Well, I would imagine, it's probably shocking for the bottom five clinicians to see those number of changes initially, but it probably does drive clinician satisfaction over time, being that the agency is investing in those individuals.

Well, you got the game plan. Right? And that's the that's the deal. Like, most people now, they don't know. You You know, they don't know where to start.

With the data, you not only know where to start, but then you could score quarter over quarter or month over month, and you'll start seeing massive results.

It's I mean, it's a game changer.

Excellent. So I know you wanted to move on to some additional slides, measuring KPIs.

Yeah. So I just wanna throw these in here because, you know, when we're talking about, you know, strategy, we get we get asked a lot about, hey. What are some KPIs that we should measure ourselves to? And this this is not the gospel. Okay? But it it does give numbers that, you know, from intake to, you know, your unbilled, things that just can be overlooked. It you know, I think this is a good starting point for everybody to say, okay.

Where are we at today? And where will where do we wanna get to? Because we know we gotta be more efficient. We know we gotta implement technology to help us, you know, do things faster and quicker and more more effective.

But I also wanna be able to grade myself to say, okay. Here's best practices. Here's where we're at, and why are we here?

And so whoever all the way from from intake to when that claim is is built, who's responsible for these these data points? So to the left, I've got common challenges that kill revenue.

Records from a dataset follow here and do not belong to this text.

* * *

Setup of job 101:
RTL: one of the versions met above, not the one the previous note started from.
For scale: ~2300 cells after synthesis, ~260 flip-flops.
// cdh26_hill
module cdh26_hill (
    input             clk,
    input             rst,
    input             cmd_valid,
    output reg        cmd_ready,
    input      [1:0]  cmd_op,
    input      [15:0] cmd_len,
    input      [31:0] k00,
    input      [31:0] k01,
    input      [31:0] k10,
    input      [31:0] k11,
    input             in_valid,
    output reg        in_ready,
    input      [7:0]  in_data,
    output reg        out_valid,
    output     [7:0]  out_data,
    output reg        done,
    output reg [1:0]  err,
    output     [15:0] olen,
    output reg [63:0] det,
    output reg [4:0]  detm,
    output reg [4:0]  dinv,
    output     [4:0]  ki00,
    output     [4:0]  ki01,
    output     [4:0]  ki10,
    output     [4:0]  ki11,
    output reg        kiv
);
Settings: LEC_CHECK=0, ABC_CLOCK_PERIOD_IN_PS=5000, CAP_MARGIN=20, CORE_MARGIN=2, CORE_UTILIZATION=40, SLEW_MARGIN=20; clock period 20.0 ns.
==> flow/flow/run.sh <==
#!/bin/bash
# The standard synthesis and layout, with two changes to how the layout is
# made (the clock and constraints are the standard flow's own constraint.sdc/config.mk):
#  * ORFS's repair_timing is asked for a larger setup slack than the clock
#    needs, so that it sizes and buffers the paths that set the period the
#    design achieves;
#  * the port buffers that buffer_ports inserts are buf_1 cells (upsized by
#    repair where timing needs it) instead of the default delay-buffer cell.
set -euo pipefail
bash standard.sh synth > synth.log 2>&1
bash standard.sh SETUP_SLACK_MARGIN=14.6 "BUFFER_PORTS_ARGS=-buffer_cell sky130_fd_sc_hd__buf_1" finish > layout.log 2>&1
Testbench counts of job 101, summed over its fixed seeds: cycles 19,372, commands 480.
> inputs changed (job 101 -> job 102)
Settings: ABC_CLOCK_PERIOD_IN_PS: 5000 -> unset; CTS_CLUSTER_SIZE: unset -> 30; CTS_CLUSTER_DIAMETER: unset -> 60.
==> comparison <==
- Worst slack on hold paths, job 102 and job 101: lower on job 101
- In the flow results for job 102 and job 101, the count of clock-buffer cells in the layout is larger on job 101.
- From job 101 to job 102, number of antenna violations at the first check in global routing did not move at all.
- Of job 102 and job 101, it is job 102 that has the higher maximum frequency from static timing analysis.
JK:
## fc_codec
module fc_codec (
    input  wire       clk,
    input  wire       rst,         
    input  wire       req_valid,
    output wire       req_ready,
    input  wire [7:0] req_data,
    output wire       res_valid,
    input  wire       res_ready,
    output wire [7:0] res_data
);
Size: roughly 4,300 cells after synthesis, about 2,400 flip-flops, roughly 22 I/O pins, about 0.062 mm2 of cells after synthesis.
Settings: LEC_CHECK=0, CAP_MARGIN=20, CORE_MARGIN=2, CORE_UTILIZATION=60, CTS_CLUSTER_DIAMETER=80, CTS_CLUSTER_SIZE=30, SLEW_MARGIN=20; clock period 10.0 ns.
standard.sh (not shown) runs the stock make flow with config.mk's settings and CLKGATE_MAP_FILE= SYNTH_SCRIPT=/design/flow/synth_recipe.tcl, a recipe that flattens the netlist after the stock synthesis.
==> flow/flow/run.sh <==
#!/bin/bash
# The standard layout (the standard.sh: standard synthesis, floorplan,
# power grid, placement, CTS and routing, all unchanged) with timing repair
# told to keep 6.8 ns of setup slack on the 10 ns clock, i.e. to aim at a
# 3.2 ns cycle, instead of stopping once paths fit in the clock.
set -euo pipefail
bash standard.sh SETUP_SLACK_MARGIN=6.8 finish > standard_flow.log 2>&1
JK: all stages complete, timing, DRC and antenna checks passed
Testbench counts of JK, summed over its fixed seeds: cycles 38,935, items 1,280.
Source: an optimization exercise on an open RTL-to-GDS flow (aim: small area). Production flows keep margins and buffers that such runs may drop. The RTL was checked by simulation tests, not by an equivalence proof against the original design. Power and IR drop assume default switching activity.

Setup of job 101:
## rf433_core
module rf433_core (
    input  wire         clk,
    input  wire         rst,           
    input  wire         cmd_valid,
    output wire         cmd_ready,
    input  wire [71:0]  cmd_data,
    output wire         rec_valid,
    input  wire         rec_ready,
    output wire [199:0] rec_data,
    input  wire [4:0]   stat_idx,
    output reg  [63:0]  stat_data,
    output wire         fault
);
For scale: ~2000 cells after synthesis, ~350 I/O pins, roughly 25000 um^2 of cells after synthesis.
clock: 15.0 ns
lec_check: 0
cap_margin: 20
core_margin: 2
core_utilization: 55
slew_margin: 20
standard.sh (not shown) runs the stock make flow with config.mk's settings and CLKGATE_MAP_FILE= SYNTH_SCRIPT=/design/flow/synth_recipe.tcl, a recipe that flattens the netlist after the stock synthesis.
==> flow/flow/run.sh <==
#!/bin/bash
# Own layout flow: the standard ORFS flow (standard.sh, unchanged synthesis,
# floorplan, power grid and tap cells), with two placement/CTS arguments changed:
#  - port buffers use the smallest buffer cell (every port still gets one);
#  - the clock tree uses clkbuf_8 cells in larger sink clusters, without dummy loads.
# All tool output goes to standard.log in the work folder; ORFS's own per-step
# logs stay under orfs/logs/.
set -euo pipefail
export BUFFER_PORTS_ARGS="-buffer_cell sky130_fd_sc_hd__buf_1"
export CTS_ARGS="-sink_clustering_enable -repair_clock_nets -buf_list sky130_fd_sc_hd__clkbuf_16 -sink_clustering_size 30 -sink_clustering_max_diameter 60 -dont_use_dummy_load"
bash standard.sh > standard.log 2>&1
Job 101 did not stop at any stage, and its layout met the timing, DRC and antenna checks.
Background: an optimization exercise with open tools, aiming at small area. Do not read the settings as production practice.
Only simulation tests tie the RTL to the original design; equivalence was not proved.
The flow treats the clock pin as an ideal source, which a real chip does not have.
Power figures rest on the tool's default switching activity, not on a simulated workload.

**flow/design.v**
```verilog
module nezoba_maptab (
    input  wire        cfg0,      
    input  wire        cfg1,      
    input  wire        cfg2,      
    input  wire        cfg15,     
    input  wire [3:0]  step,
    input  wire [14:0] p,         
    input  wire        tphase,    
    output wire        press,     
    output wire        bad        
);
    wire [15:0] q    = {5'b00000, p[14:4]};         
    wire        s0   = (step == 4'd0);
    wire        s1   = (step == 4'd1);
    wire        s2   = (step == 4'd2);
    wire        s3   = (step == 4'd3);
    wire c0_press  = cfg0 & q[step];
    wire c1_press  = cfg1 & (s0 ? p[8] & tphase :
                             (s1 | s2) ? p[9] :
                             s3 ? p[9] & tphase : 1'b0);
    wire c2_press  = cfg2 & (step == 4'd5) & p[9];
    wire c15_press = cfg15 & s1 & p[1];
    assign press = c0_press | c1_press | c2_press | c15_press;
    assign bad   = cfg15 & ((s0 & p[0]) | (s2 & p[1]));
endmodule
module nezoba_debounce #(
    parameter integer W = 8
) (
    input  wire         clk,
    input  wire         rst,
    input  wire         sample,    
    input  wire [7:0]   raw,
    input  wire         stable,    
    output wire         changed,   
    output reg  [W-1:0] acc
);
    reg [7:0] prev;
    assign changed = (raw != prev);
    wire [7:0] d = raw | {8{rst}};
    always @(posedge clk) begin
        if (rst || sample)
            prev <= d;
        if (rst || (sample && !changed && stable))
            acc <= d[W-1:0];
    end
endmodule
module nezoba_core (
    input  wire        clk,
    input  wire        rst,           
    input  wire [31:0] now,
    output reg  [1:0]  exp_op,
    input  wire [7:0]  exp_data,
    input  wire        exp_done,
    output wire [2:0]  pin_pullup,
    input  wire [2:0]  cfg_pin,
    output reg  [7:0]  evt,
    output reg         evt_valid,
    output wire        halted,
    output wire [1:0]  fault
);
    localparam [3:0] S_INIT  = 4'd0,    
                     S_BRD   = 4'd1,    
                     S_COPY  = 4'd2,    
                     S_BWAIT = 4'd3,    
                     S_TLOAD = 4'd4,    
                     S_CMPT  = 4'd5,    
                     S_CMPA  = 4'd6,    
                     S_CMPB  = 4'd7,    
                     S_RDA   = 4'd8,
                     S_RDB   = 4'd9,
                     S_SYNC  = 4'd10,   
                     S_WALK  = 4'd11,
                     S_DIAG  = 4'd12,
                     S_HALT  = 4'd13;
    reg  [3:0]  st;
    reg  [4:0]  k;
    reg  [31:0] rta, rtb, rtt;       
    reg         cy, gr;              
    reg         fa, fb, ft;          
    reg         tphase;              
    reg         cfg0, cfg1, cfg2, cfg15;
    wire k0   = (k == 5'd0);
    wire k31  = (k == 5'd31);
    wire nowk = now[k];
    reg c5000, c4999, c13299;
    always @(*) begin
        c5000  = 1'b0;
        c4999  = 1'b0;
        c13299 = 1'b0;
        case (k)
            5'd0, 5'd1:                           begin c4999 = 1'b1; c13299 = 1'b1; end
            5'd2:                                 c4999 = 1'b1;
            5'd3:                                 c5000 = 1'b1;
            5'd4, 5'd5, 5'd6, 5'd13:              c13299 = 1'b1;
            5'd7, 5'd8, 5'd9, 5'd12:              begin c5000 = 1'b1; c4999 = 1'b1; c13299 = 1'b1; end
            default: ;
        endcase
    end
    wire boot = (st == S_BWAIT);
    wire x    = boot ? rta[0] : nowk;
    wire y    = (st == S_CMPA) ? rta[0] : (st == S_CMPB) ? rtb[0] : rtt[0];
    wire cst  = boot ? c4999 : (st == S_CMPT) ? c13299 : c5000;
    wire cin  = k0 | cy;
    wire sd   = x ^ ~y ^ cin;
    wire g_nx = (sd != cst) ? sd : (~k0 & gr);
    always @(posedge clk) begin
        cy <= (x & ~y) | (x & cin) | (~y & cin);
        gr <= g_nx;
    end
    wire       smp_a = (st == S_RDA) && exp_done;
    wire       smp_b = (st == S_RDB) && exp_done;
    wire       chg_a, chg_b;
    wire [7:0] acc_a;
    wire [6:0] acc_b;                 
    nezoba_debounce #(.W(8)) u_bank_a (
        .clk(clk), .rst(rst), .sample(smp_a), .raw(exp_data),
        .stable(fa), .changed(chg_a), .acc(acc_a)
    );
    nezoba_debounce #(.W(7)) u_bank_b (
        .clk(clk), .rst(rst), .sample(smp_b), .raw(exp_data),
        .stable(fb), .changed(chg_b), .acc(acc_b)
    );
    wire [14:0] p = ~{acc_b, acc_a};     
    wire walk = (st == S_WALK);
    wire m_press, m_bad;
    nezoba_maptab u_map (
        .cfg0(cfg0), .cfg1(cfg1), .cfg2(cfg2), .cfg15(cfg15),
        .step(k[3:0]), .p(p), .tphase(tphase),
        .press(m_press), .bad(m_bad)
    );
    wire hit_bad = walk && !k[4] && m_bad;
    wire [2:0] n7 = {2'b00, p[0]} + {2'b00, p[1]} + {2'b00, p[2]} + {2'b00, p[4]}
                  + {2'b00, ~p[3]} + {2'b00, ~p[5]} + {2'b00, ~p[10]};
    reg xpos, xneg, ypos, yneg;
    always @(*) begin
        xpos = 1'b0; xneg = 1'b0; ypos = 1'b0; yneg = 1'b0;
        if (cfg0) begin
            xpos = p[3] & ~p[2];
            xneg = p[2] & ~p[3];
            ypos = p[0] & ~p[1];
            yneg = p[1] & ~p[0];
        end
        if (cfg2) begin
            xpos = n7[2];
            xneg = ~n7[2] & ~(n7[1] & n7[0]);
            ypos = p[6] | (p[4] & ~p[5]);
            yneg = ~p[6] & p[5] & ~p[4];
        end
    end
    reg [3:0] dcode;
    always @(*) begin
        case ({xpos, xneg, ypos, yneg})
            4'b0010: dcode = 4'd1;    
            4'b1010: dcode = 4'd2;    
            4'b1000: dcode = 4'd3;    
            4'b1001: dcode = 4'd4;    
            4'b0001: dcode = 4'd5;    
            4'b0101: dcode = 4'd6;    
            4'b0100: dcode = 4'd7;    
            4'b0110: dcode = 4'd8;    
            default: dcode = 4'd0;    
        endcase
    end
    assign pin_pullup = 3'b111;
    assign halted     = (st == S_DIAG) || (st == S_HALT);
    assign fault      = {halted, halted};
    always @(*) begin
        case (st)
            S_INIT:          exp_op = 2'd1;
            S_BRD, S_RDB:    exp_op = 2'd3;
            S_RDA:           exp_op = 2'd2;
            default:         exp_op = 2'd0;
        endcase
    end
    always @(*) begin
        evt_valid = 1'b0;
        evt       = 8'h00;
        case (st)
            S_TLOAD: begin evt_valid = k31; evt = 8'h00; end                
            S_CMPT:  begin evt_valid = k0;  evt = 8'h20; end                
            S_WALK: begin
                if (!k[4]) begin
                    evt_valid = m_press;  evt = {4'h4, k[3:0]};              
                end else if (k[3:1] == 3'b111) begin
                    evt_valid = 1'b1;
                    evt = k[0] ? 8'h80 : {4'h6, dcode};                     
                end
            end
            S_DIAG:  begin evt_valid = 1'b1; evt = 8'hE3; end
            default: ;
        endcase
    end
    wire pl_a = ((st == S_BRD) && exp_done) || (((st == S_COPY) || (st == S_BWAIT)) && k31);
    wire ld_a = walk && fa;
    wire ld_b = walk && fb;
    wire ld_t = (st == S_TLOAD) || (walk && ft);
    always @(posedge clk) begin
        rta <= pl_a ? now : {(ld_a ? nowk : rta[0]), rta[31:1]};
        rtb <= {(ld_b ? nowk : rtb[0]), rtb[31:1]};
        rtt <= {((st == S_COPY) ? rta[0] : ld_t ? nowk : rtt[0]), rtt[31:1]};
    end
    wire cfg_r = ~exp_data[7];
    always @(posedge clk) begin
        if (rst) begin
            st     <= S_INIT;
            k      <= 5'd0;
            tphase <= 1'b0;
            fa     <= 1'b0;
        end else begin
            k <= ((st == S_BRD) && exp_done) ? 5'd0 : k + 5'd1;
            if (smp_a) fa <= chg_a;
            if (smp_b) fb <= chg_b;
            case (st)
                S_INIT:   if (exp_done) st <= S_BRD;
                S_BRD: begin
                    if (exp_done) begin
                        if (fa && cfg_r == fb) begin
                            cfg0  <= (cfg_pin == 3'b111) && !cfg_r;
                            cfg1  <= (cfg_pin == 3'b111) &&  cfg_r;
                            cfg2  <= (cfg_pin == 3'b011) && !cfg_r;
                            cfg15 <= (cfg_pin == 3'b000) &&  cfg_r;
                            st    <= S_TLOAD;
                        end else begin
                            fa <= 1'b1;
                            fb <= cfg_r;
                            st <= S_COPY;
                        end
                    end
                end
                S_COPY:   if (k31) st <= S_BWAIT;
                S_BWAIT:  if (k31 && g_nx) st <= S_BRD;
                S_TLOAD:  if (k31) st <= S_CMPT;
                S_CMPT: begin
                    if (k31) begin
                        ft     <= g_nx;
                        tphase <= tphase ^ g_nx;
                        st     <= S_CMPA;
                    end
                end
                S_CMPA:   if (k31) begin fa <= g_nx; st <= S_CMPB; end
                S_CMPB:   if (k31) begin fb <= g_nx; st <= S_RDA; end
                S_RDA:    if (exp_done) st <= S_RDB;
                S_RDB:    if (exp_done) st <= S_SYNC;
                S_SYNC:   if (k31) st <= S_WALK;
                S_WALK: begin
                    if (hit_bad)  st <= S_DIAG;
                    else if (k31) st <= S_CMPT;
                end
                default:  st <= S_HALT;      
            endcase
        end
    end
endmodule
```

So these are our top six that we see consistently across the board is number one, there's there's a lack of structure flowing from department to to department. So when I talk about your clinical, your operation, and your financial team, all of them have to be in sync. And each each department should know the the importance of the other department. Right? Because they if they're they're not all in sync, revenue is always gonna be a challenge.

Right?

We see a lot of duplication of of job duties, people kinda doing the same thing, so it's it's not really clear who's responsible for what.

Technology is a big one.

You know, either through the EMR is not set up correctly.

Either the payers aren't set correctly, it's not flowing correctly, or, you know, the clearinghouse they're using, that's not set up correctly or being used properly.

Management structure within each step of the process, having someone within the management structure that is responsible and has to report to someone these numbers. Right? With specific reasons why the numbers are the numbers. Someone has to be held accountable to these numbers.

Because if you don't have a matrix, how do you manage the performance?

And then the last thing is the unbilled. There's a lot of oversight, or underside or oversight.

Lot of people not looking at their own bill, in other words, is what I'm trying to say, James.

And so I wanted to get some stats on that. So less than ten percent of your unbilled age over thirty days, that's where you should be at. And then track and trend all the health reasons. Why specifically? Because if if you outsource billing or if you do it in house, the person that is is billing out those claims, at the end of the day, should be the quarterback. And what I mean by the quarterback is they're seeing everything.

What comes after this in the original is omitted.